> **REQUIRED WORK**: Go through the entries and copy every line that has the string "came" in it.

> **EXTRACTED DATA**:
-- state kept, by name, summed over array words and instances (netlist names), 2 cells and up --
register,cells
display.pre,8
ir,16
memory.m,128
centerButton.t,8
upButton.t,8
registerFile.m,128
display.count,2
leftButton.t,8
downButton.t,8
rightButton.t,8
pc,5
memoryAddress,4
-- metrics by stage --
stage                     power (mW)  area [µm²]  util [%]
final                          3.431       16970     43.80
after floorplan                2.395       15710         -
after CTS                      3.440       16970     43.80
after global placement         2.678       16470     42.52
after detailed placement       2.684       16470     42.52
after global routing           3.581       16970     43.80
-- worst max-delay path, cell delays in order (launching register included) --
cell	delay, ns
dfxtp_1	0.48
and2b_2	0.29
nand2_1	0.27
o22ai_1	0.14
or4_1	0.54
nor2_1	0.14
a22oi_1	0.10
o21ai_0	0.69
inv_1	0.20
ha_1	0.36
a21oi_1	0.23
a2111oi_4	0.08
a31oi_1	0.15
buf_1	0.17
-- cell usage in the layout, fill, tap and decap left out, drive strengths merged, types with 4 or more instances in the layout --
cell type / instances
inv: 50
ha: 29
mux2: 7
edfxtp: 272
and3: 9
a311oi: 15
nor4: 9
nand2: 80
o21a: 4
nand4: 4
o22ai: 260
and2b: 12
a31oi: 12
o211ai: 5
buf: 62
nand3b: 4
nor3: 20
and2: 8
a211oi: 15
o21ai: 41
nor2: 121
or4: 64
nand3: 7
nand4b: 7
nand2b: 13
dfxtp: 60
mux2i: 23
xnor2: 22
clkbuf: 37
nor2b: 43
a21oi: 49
What follows belongs to an exercise in optimizing a design on an open flow for small area; a production flow would make more cautious choices.
Only simulation tests tie the RTL to the original design; equivalence was not proved.
No activity file was given, so power comes from the tool's default toggle rates.

==> inputs of 07-10 <==
// mips_core
module mips_core( 
   inst_addr, mem_addr, mem_data_in, mem_write_en, halted,
   clk, inst_excpt, mem_excpt, inst, mem_data_out, rst_b
   );
clock: 15.0 ns
lec_check: 0
cap_margin: 40
core_margin: 2
core_utilization: 45
cts_cluster_diameter: 200
cts_cluster_size: 20
place_density: 0.6
slew_margin: 40
run.sh (not shown) runs the stock make flow with config.mk's settings and CLKGATE_MAP_FILE= SYNTH_SCRIPT=/design/flow/synth_recipe.tcl, a recipe that flattens the netlist after the stock synthesis.
==> inputs of 06-06, as changes to 07-10 <==
--- a/flow/design.v
+++ b/flow/design.v
@@ -10,22 +10,24 @@
 		if (!rst_b)
 			valid <= 31'b0;
 		else if (wr)
 			valid[rd_num] <= 1'b1;
 	always @(posedge clk)
 		if (wr)
 			mem[rd_num] <= rd_data;
+	wire rs_byp = rd_we && (rd_num == rs_num) && (rs_num != 0);
+	wire rt_byp = rd_we && (rd_num == rt_num) && (rt_num != 0);
 	reg  [31:0] rs_or, rt_or;
 	integer k;
 	always @(*) begin
-		rs_or = 32'h0;
-		rt_or = 32'h0;
+		rs_or = rs_byp ? rd_data : 32'h0;
+		rt_or = rt_byp ? rd_data : 32'h0;
 		for (k = 1; k < 32; k = k + 1) begin
-			rs_or = rs_or | ({32{valid[k] && (rs_num == k)}} & mem[k]);
-			rt_or = rt_or | ({32{valid[k] && (rt_num == k)}} & mem[k]);
+			rs_or = rs_or | ({32{!rs_byp && valid[k] && (rs_num == k)}} & mem[k]);
+			rt_or = rt_or | ({32{!rt_byp && valid[k] && (rt_num == k)}} & mem[k]);
 		end
 	end
 	assign rs_data = rs_or;
 	assign rt_data = rt_or;
 endmodule
 module btb16(rd_idx, pc_hi, tag_hit, hist, target, wr_idx, wr_tag, wr_hist, wr_target, wr_we, clk, rst_b);
 	input       [3:0]  rd_idx, wr_idx;
@@ -435,15 +437,16 @@
    reg  [2:0]  load_sel_EX, brcond_EX;
    reg  [31:0] alu__out_MEM, rt_data_MEM, pcLink_MEM;
    reg  [4:0]  wr_reg_MEM;
    reg         ctrl_we_MEM, ctrl_Sys_MEM, jLink_en_MEM, st_MEM;
    reg  [1:0]  memtoreg_MEM, store_sel_MEM;
    reg  [2:0]  load_sel_MEM;
    reg  [31:0] wr_dataMem, pcLink_WB;
-   reg         sys_halt_WB;
+   reg  [4:0]  wr_reg_WB;
+   reg         ctrl_we_WB, jLink_en_WB, sys_halt_WB;
    reg  [31:0] hi_out, lo_out;
    reg         hi_v, lo_v;       
    reg         flush;
    reg         halted;
    wire        internal_halt, exception_halt, syscall_halt;
    wire        IFen, EXen, mispredict;
    wire [31:0] pc_plus4 = pc + 32'd4;
@@ -490,15 +493,15 @@
                        .dcd_op(inst_ID[31:26]), .dcd_funct2(inst_ID[5:0]), .dcd_rt(dcd_rt));
    wire [4:0]  rt_regNum = ctrl_Sys ? 5'd2 : dcd_rt;    
    wire [4:0]  wr_regNum = regdst ? dcd_rd : dcd_rt;
    wire [31:0] rs_data, rt_data, wr_data;
    wire [4:0]  wr_reg;
    regfile_forward RegFile(.rs_data(rs_data), .rt_data(rt_data), .rs_num(dcd_rs),
                            .rt_num(rt_regNum), .rd_num(wr_reg), .rd_data(wr_data),
-                           .rd_we(ctrl_we_MEM), .clk(clk), .rst_b(rst_b));
+                           .rd_we(ctrl_we_WB), .clk(clk), .rst_b(rst_b));
    wire [1:0]  fwd_rs_sel, fwd_rt_sel;
    wire        pcLinkSel;
    forwardData fwd(.wr_reg_EX(wr_reg_EX), .wr_reg_MEM(wr_reg_MEM), .dcd_rt(rt_regNum),
                    .dcd_rs(dcd_rs), .ctrl_we_EX(ctrl_we_EX), .ctrl_we_MEM(ctrl_we_MEM),
                    .jLink_en_EX(jLink_en_EX), .jLink_en_MEM(jLink_en_MEM),
                    .pcLinkSel(pcLinkSel), .rsfwd(fwd_rs_sel), .rtfwd(fwd_rt_sel));
    wire load_use = load_stall_EX && (ctrl_we_EX || st_EX) &&
@@ -576,15 +579,15 @@
                 .alu__sel(alu__sel_EX), .brcond(brcond_EX));
    wire [1:0]  pcMuxSelFinal = (pcMuxSel_EX == 2'b01 && !branchTrue) ? 2'b00 : pcMuxSel_EX;
    wire [31:0] pc_EX4 = pc_EX + 32'd4;
    wire [31:0] br_target = pc_EX4 + {imm_full[29:0], 2'b00};
    wire [31:0] j_target = {pc_EX[31:28], target_EX, wr_reg_EX, imm_EX, 2'b00};
    wire [31:0] ctl_target;
    mux4to1 pcMux(ctl_target, pc_EX4, br_target, rs_fwd, j_target, pcMuxSelFinal);
-   assign newpc = ctl_target;
+   assign newpc = (pcMuxSelFinal == 2'b00 && !IFen) ? pc_EX : ctl_target;
    assign mispredict = !flush && (pcMuxSel_EX != 2'b00) && (pc_ID != ctl_target);
    wire        btb_wr_we = (pcMuxSelFinal != 2'b00);
    wire [1:0]  sat_inc = (history_EX == 2'b11) ? 2'b11 : history_EX + 2'b01;
    wire [1:0]  state_new = btbHit_EX ? sat_inc : (mispredict ? 2'b10 : 2'b01);
    btb16 btb(.rd_idx(pc[5:2]), .pc_hi(pc[31:2]), .tag_hit(btbHit), .hist(history),
              .target(btb_target), .wr_idx(pc_EX[5:2]), .wr_tag(pc_EX[31:6]),
              .wr_hist(state_new), .wr_target(ctl_target[31:2]), .wr_we(btb_wr_we),
@@ -639,24 +642,29 @@
        2'b01: wb_data = load_data;
        2'b10: wb_data = hi_v ? hi_out : 32'h0;
        default: wb_data = lo_v ? lo_out : 32'h0;
      endcase
    wire sys_halt;
    syscall_unit SU(.syscall_halt(sys_halt), .r_v0(rt_data_MEM), .Sys(ctrl_Sys_MEM));
    always @(posedge clk or negedge rst_b)
-     if (!rst_b)
+     if (!rst_b) begin
+        ctrl_we_WB <= 1'b0;
         sys_halt_WB <= 1'b0;
-     else
+     end else begin
+        ctrl_we_WB <= ctrl_we_MEM;
         sys_halt_WB <= sys_halt;
+     end
    always @(posedge clk) begin
         wr_dataMem <= wb_data;
         pcLink_WB <= pcLink_MEM;
+        wr_reg_WB <= wr_reg_MEM;
+        jLink_en_WB <= jLink_en_MEM;
    end
-   assign wr_data = jLink_en_MEM ? pcLink_MEM : wb_data;
-   assign wr_reg = jLink_en_MEM ? 5'd31 : wr_reg_MEM;
+   assign wr_data = jLink_en_WB ? pcLink_WB : wr_dataMem;
+   assign wr_reg = jLink_en_WB ? 5'd31 : wr_reg_WB;
    exception_unit EU(.exception_halt(exception_halt), .pc(pc), .IBE(inst_excpt));
    assign syscall_halt = sys_halt_WB;
    assign internal_halt = exception_halt | syscall_halt;
    always @(posedge clk or negedge rst_b)
      if (!rst_b)
        halted <= 1'b0;
      else
- CAP_MARGIN: 40 -> 20
- SLEW_MARGIN: 40 -> 20
==> summary.md <==
| Metric | Value |
|---|---|
| Critical Path Sink | rt_data_EX[20]$_DFFE_PN0P_ |
| Yosys top cell area share | 56.6% |
| Tot Pwr | 16.6 mW |
| Status | finished clean |
| FF-to-FF path depth | 21 |
| Seq/Total Area, Yosys | 64.8% |
| Signal inverters | 169 |
| FF-to-FF Start | fwd_rs_sel_EX[0]$_DFFE_PN0P_ |
| Multi-input gate area | 0.0363 mm^2 |
| Pre-CTS setup slack | 4540 ps |
| Post-route minimum period | 10,780 ps |
The numbers above come from 07-10.

==> summary.md <==
| Metric | Value |
|---|---|
| Tot Pwr | 19.3 mW |
| Pre-CTS setup slack | 5210 ps |
| Seq/Total Area, Yosys | 64.3% |
| YS warnings | 8 |
| Launch point of the critical path | fwd_rs_sel_EX[1]$_DFFE_PN0P_ |
| Status | finished clean |
| Min-Delay Endpoint | pcLink_WB[1]$_DFF_P_ |
| Logic power comb | 5.37 mW |
| FF-to-FF Start | fwd_rs_sel_EX[1]$_DFFE_PN0P_ |
| Critical path class | reg -> reg |
| Switching Share | 36.2% |
| Signal inverters | 157 |
| Yosys top cell area share | 56.1% |
| Final WL | 472 mm |
| Clock Pin Slew Worst Setup and Hold Paths | 90 ps |
| GRT Residual Overflow | 0 |
| Ys async rst share | 10.8% |
| Clock latency on the worst-skew pair | 890 ps |
| FF-to-FF path depth | 25 |
The numbers above come from 06-06.

-- what the ideal ports hide --
The flow's constraints put no driver on any port. The routed layouts listed below were extracted and timed again, unchanged, in two steps. Step 1 assumes that a clkbuf_16 drives the clock port and a buf_2 every other input. Step 2 adds t to the input delays and takes it off the output delays; t is the mean of the earliest and latest rising clock arrival at the registers after step 1. Input paths then give back, and output paths get back, about the clock's delay inside the block. Slacks: ideal / step 1 / step 2; pairs: ideal / step 1.
| run | t, ns | slack for setup (ns) | worst setup path at the end |
|---|---|---|---|
| 07-10 | 0.964 | 4.222 / 4.222 / 4.222 | register to register |
| 06-06 | 0.941 | 4.859 / 4.859 / 4.859 | register to register |
After both steps every run listed still meets setup and hold.
Source: an optimization exercise on an open RTL-to-GDS flow (aim: small area and a short achievable clock period). Production flows keep margins and buffers that such runs may drop.
RTL that was checked went through simulation tests only; none was proved equivalent to the original.
The flow treats the clock pin as an ideal source, which a real chip does not have.
Power is estimated from default activity; no workload was simulated.

==> module g_nand3, before the edit <==
module g_nand3(input a, input b, input c, output y);
    assign y = ~(a & b & c);
endmodule
==> module dec_lo, before the edit <==
module dec_lo(input [2:0] a, output [7:0] lo_n, output [7:0] lo);
    wire [2:0] an;
    genvar k;
    generate
        for (k = 0; k < 3; k = k + 1) begin : i
            g_inv m(.a(a[k]), .y(an[k]));
        end
        for (k = 0; k < 8; k = k + 1) begin : d
            g_nand3 m(.a(k & 1 ? a[0] : an[0]), .b(k & 2 ? a[1] : an[1]),
                      .c(k & 4 ? a[2] : an[2]), .y(lo_n[k]));
            g_inv   v(.a(lo_n[k]), .y(lo[k]));
        end
    endgenerate
endmodule
==> module dec_hi, before the edit <==
module dec_hi(input [2:0] a, input enable, input read_write,
              output [7:0] hi_n, output [7:0] hw_n, output rd);
    wire [2:0] an;
    wire       en_n, wr;
    g_inv  ie(.a(enable), .y(en_n));
    g_nor2 r(.a(en_n), .b(read_write), .y(rd));
    g_and2 w(.a(enable), .b(read_write), .y(wr));
    genvar k;
    generate
        for (k = 0; k < 3; k = k + 1) begin : i
            g_inv m(.a(a[k]), .y(an[k]));
        end
        for (k = 0; k < 8; k = k + 1) begin : d
            g_nand4 h(.a(rd), .b(k & 1 ? a[0] : an[0]), .c(k & 2 ? a[1] : an[1]),
                      .d(k & 4 ? a[2] : an[2]), .y(hi_n[k]));
            g_nand4 v(.a(wr), .b(k & 1 ? a[0] : an[0]), .c(k & 2 ? a[1] : an[1]),
                      .d(k & 4 ? a[2] : an[2]), .y(hw_n[k]));
        end
    endgenerate
endmodule
This is an optimization exercise on Yosys and OpenROAD, whose aim is small area and a short achievable clock period, not a production implementation. In this exercise RTL edits were held to simulation tests only and were not proved equivalent to the original.

## DF_Fir_Tree
module DF_Fir_Tree (clk, clk_enable, reset, filter_in, filter_out);
Settings: LEC_CHECK=0, CAP_MARGIN=20, CORE_MARGIN=2, CORE_UTILIZATION=40, CTS_BUF_LIST=sky130_fd_sc_hd__clkbuf_8, CTS_CLUSTER_DIAMETER=80, CTS_CLUSTER_SIZE=15, PLACE_DENSITY=0.6, SLEW_MARGIN=20, SYNTH_HIERARCHICAL=1, SYNTH_MINIMUM_KEEP_SIZE=0; clock period 13.0 ns.
standard.sh (not shown) runs the stock make flow with config.mk's settings and CLKGATE_MAP_FILE= SYNTH_SCRIPT=/design/flow/synth_recipe.tcl, a recipe that flattens the netlist after the stock synthesis.
==> flow/flow/run.sh <==
#!/bin/bash
# Standard ORFS layout with two changes to how it is optimised:
#  - port buffers use buf_2 instead of the resizer's default pick;
#  - repair_timing aims for extra setup slack on the worst endpoints.
# Everything else (synthesis, floorplan, CTS, routing) is the standard.sh.
set -euo pipefail
bash standard.sh \
  "BUFFER_PORTS_ARGS=-buffer_cell sky130_fd_sc_hd__buf_2" \
  SETUP_SLACK_MARGIN=8.9 \
  TNS_END_PERCENT=10 \
  finish > standard_make.log 2>&1
Then changed:
--- a/flow/flow/run.sh
+++ b/flow/flow/run.sh
@@ -7,5 +7,5 @@
 bash standard.sh \
   "BUFFER_PORTS_ARGS=-buffer_cell sky130_fd_sc_hd__buf_2" \
-  SETUP_SLACK_MARGIN=8.9 \
-  TNS_END_PERCENT=10 \
+  SETUP_SLACK_MARGIN=9.0 \
+  TNS_END_PERCENT=25 \
   finish > standard_make.log 2>&1
- CTS_BUF_LIST: sky130_fd_sc_hd__clkbuf_8 -> unset
- CTS_CLUSTER_DIAMETER: 80 -> 100
- CTS_CLUSTER_SIZE: 15 -> 20
What happened: Clock-buffer cell count goes up by 3. Global-route usage is higher by 0.25 points. Final cell count barely changes. Area after synthesis is unchanged. Non-clock buffer count increases by 8. Worst setup slack gains 0.010 ns. Sequential share of layout area fell by 0.36 points.

========
DF_Fir_Tree again, from the RTL that the note above started with.
make LEC_CHECK=0 CAP_MARGIN=20 CORE_MARGIN=2 CORE_UTILIZATION=40 CTS_CLUSTER_DIAMETER=70 CTS_CLUSTER_SIZE=26 PLACE_DENSITY=0.6 SLEW_MARGIN=60 SYNTH_HIERARCHICAL=1 SYNTH_MINIMUM_KEEP_SIZE=0 finish   # period 13.0 ns
run.sh (not shown) runs the stock make flow with config.mk's settings and CLKGATE_MAP_FILE= SYNTH_SCRIPT=/design/flow/synth_recipe.tcl, a recipe that flattens the netlist after the stock synthesis.
Stock flow here: none of the scripts above is used.
The starting point produced a clean layout.
Next try:
==> flow/flow/run.sh (new file) <==
#!/bin/bash
# Standard ORFS layout with two changes to how it is optimised:
#  - port buffers use buf_2 instead of the resizer's default pick;
#  - repair_timing aims for extra setup slack on the worst endpoints.
# Everything else (synthesis, floorplan, CTS, routing) is the standard.sh.
set -euo pipefail
bash standard.sh \
  "BUFFER_PORTS_ARGS=-buffer_cell sky130_fd_sc_hd__buf_2" \
  SETUP_SLACK_MARGIN=8.9 \
  TNS_END_PERCENT=10 \
  finish > standard_make.log 2>&1
==> flow/standard.sh (new file) <==
#!/bin/bash
# synth_recipe.tcl (not shown) runs the flow's synth.tcl, then flattens the netlist and writes it again
# the make line also repeats each setting of config.mk as NAME=value (left out here)
make -C /OpenROAD-flow-scripts/flow DESIGN_CONFIG=/design/flow/config.mk WORK_HOME=/design/flow/orfs CLKGATE_MAP_FILE= SYNTH_SCRIPT=/design/flow/synth_recipe.tcl "${@:-finish}"
CORE_UTILIZATION = 60   (was 40)
CTS_CLUSTER_DIAMETER = 100   (was 70)
CTS_CLUSTER_SIZE = 20   (was 26)
PLACE_DENSITY = 0.72   (was 0.6)
SLEW_MARGIN = 20   (was 60)
removed: flow/run.sh
=> Synthesized cell count does not change; register-to-register slack gets better by 430 ps; wire length shrinks slightly; via count grows by a few percent; area after synthesis is unchanged; setup slack gets better by 430 ps; cell count shrinks by a few percent; hold slack stays flat; clock skew grows by 4.6 ps; cell area grows slightly.
Next try:
CORE_UTILIZATION = 40   (was 60)
PLACE_DENSITY = 0.6   (was 0.72)
SLEW_MARGIN = 40   (was 20)
Fmax came out higher by 0.41%.
Worst setup slack improves by 17 ps.
Via count came out lower by 1.0%.

========
Another version of the RTL of DF_Fir_Tree (not shown whole).
Size: about 1,700 cells after synthesis, about 260 flip-flops, roughly 52 I/O pins, about 22,000 um^2 of cells after synthesis.
Design DF_Fir_Tree, start of the top module:
module DF_Fir_Tree (clk, clk_enable, reset, filter_in, filter_out);
export LEC_CHECK = 0
export CAP_MARGIN = 50
export CORE_MARGIN = 2
export CORE_UTILIZATION = 40
export PLACE_DENSITY = 0.6
export SLEW_MARGIN = 80
export SYNTH_HIERARCHICAL = 1
export SYNTH_MINIMUM_KEEP_SIZE = 0
create_clock -name core_clock -period 13.0 [get_ports {clk}]
Stock flow here: none of the scripts above is used.
The starting point produced a clean layout.
==> next run, changes <==
--- a/flow/config.mk
+++ b/flow/config.mk
@@ -7,7 +7,8 @@
 export LEC_CHECK = 0
-export CAP_MARGIN = 50
+export CAP_MARGIN = 20
 export CORE_MARGIN = 2
 export CORE_UTILIZATION = 40
+export CTS_BUF_LIST = sky130_fd_sc_hd__clkbuf_8
 export PLACE_DENSITY = 0.6
-export SLEW_MARGIN = 80
+export SLEW_MARGIN = 60
 export SYNTH_HIERARCHICAL = 1
=> The changed run completed with no timing, DRC or antenna violations; design area shrinks by 3.8%; first-iteration DRC count stays flat; via count hardly moves; sequential share of layout area grows by 0.29 points; worst setup slack got worse by 0.090 ns; die area is unchanged.
==> next run, changes <==
--- a/flow/config.mk
+++ b/flow/config.mk
@@ -10,5 +10,4 @@
 export CORE_UTILIZATION = 40
-export CTS_BUF_LIST = sky130_fd_sc_hd__clkbuf_8
 export PLACE_DENSITY = 0.6
-export SLEW_MARGIN = 60
+export SLEW_MARGIN = 20
 export SYNTH_HIERARCHICAL = 1
What happened: Clock-buffer cell count falls by 23. Worst hold slack hardly moves. Core utilization decreases by 0.52 points. Worst setup slack got worse by 0.44 ns. Non-clock buffer count came out lower by 8. Wire length decreases by 1.2%. Global-route usage goes down by 0.41 points. Die area is unchanged.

> **THE ANSWER**:
Fmax came out higher by 0.41%.
Via count came out lower by 1.0%.
What happened: Clock-buffer cell count falls by 23. Worst hold slack hardly moves. Core utilization decreases by 0.52 points. Worst setup slack got worse by 0.44 ns. Non-clock buffer count came out lower by 8. Wire length decreases by 1.2%. Global-route usage goes down by 0.41 points. Die area is unchanged.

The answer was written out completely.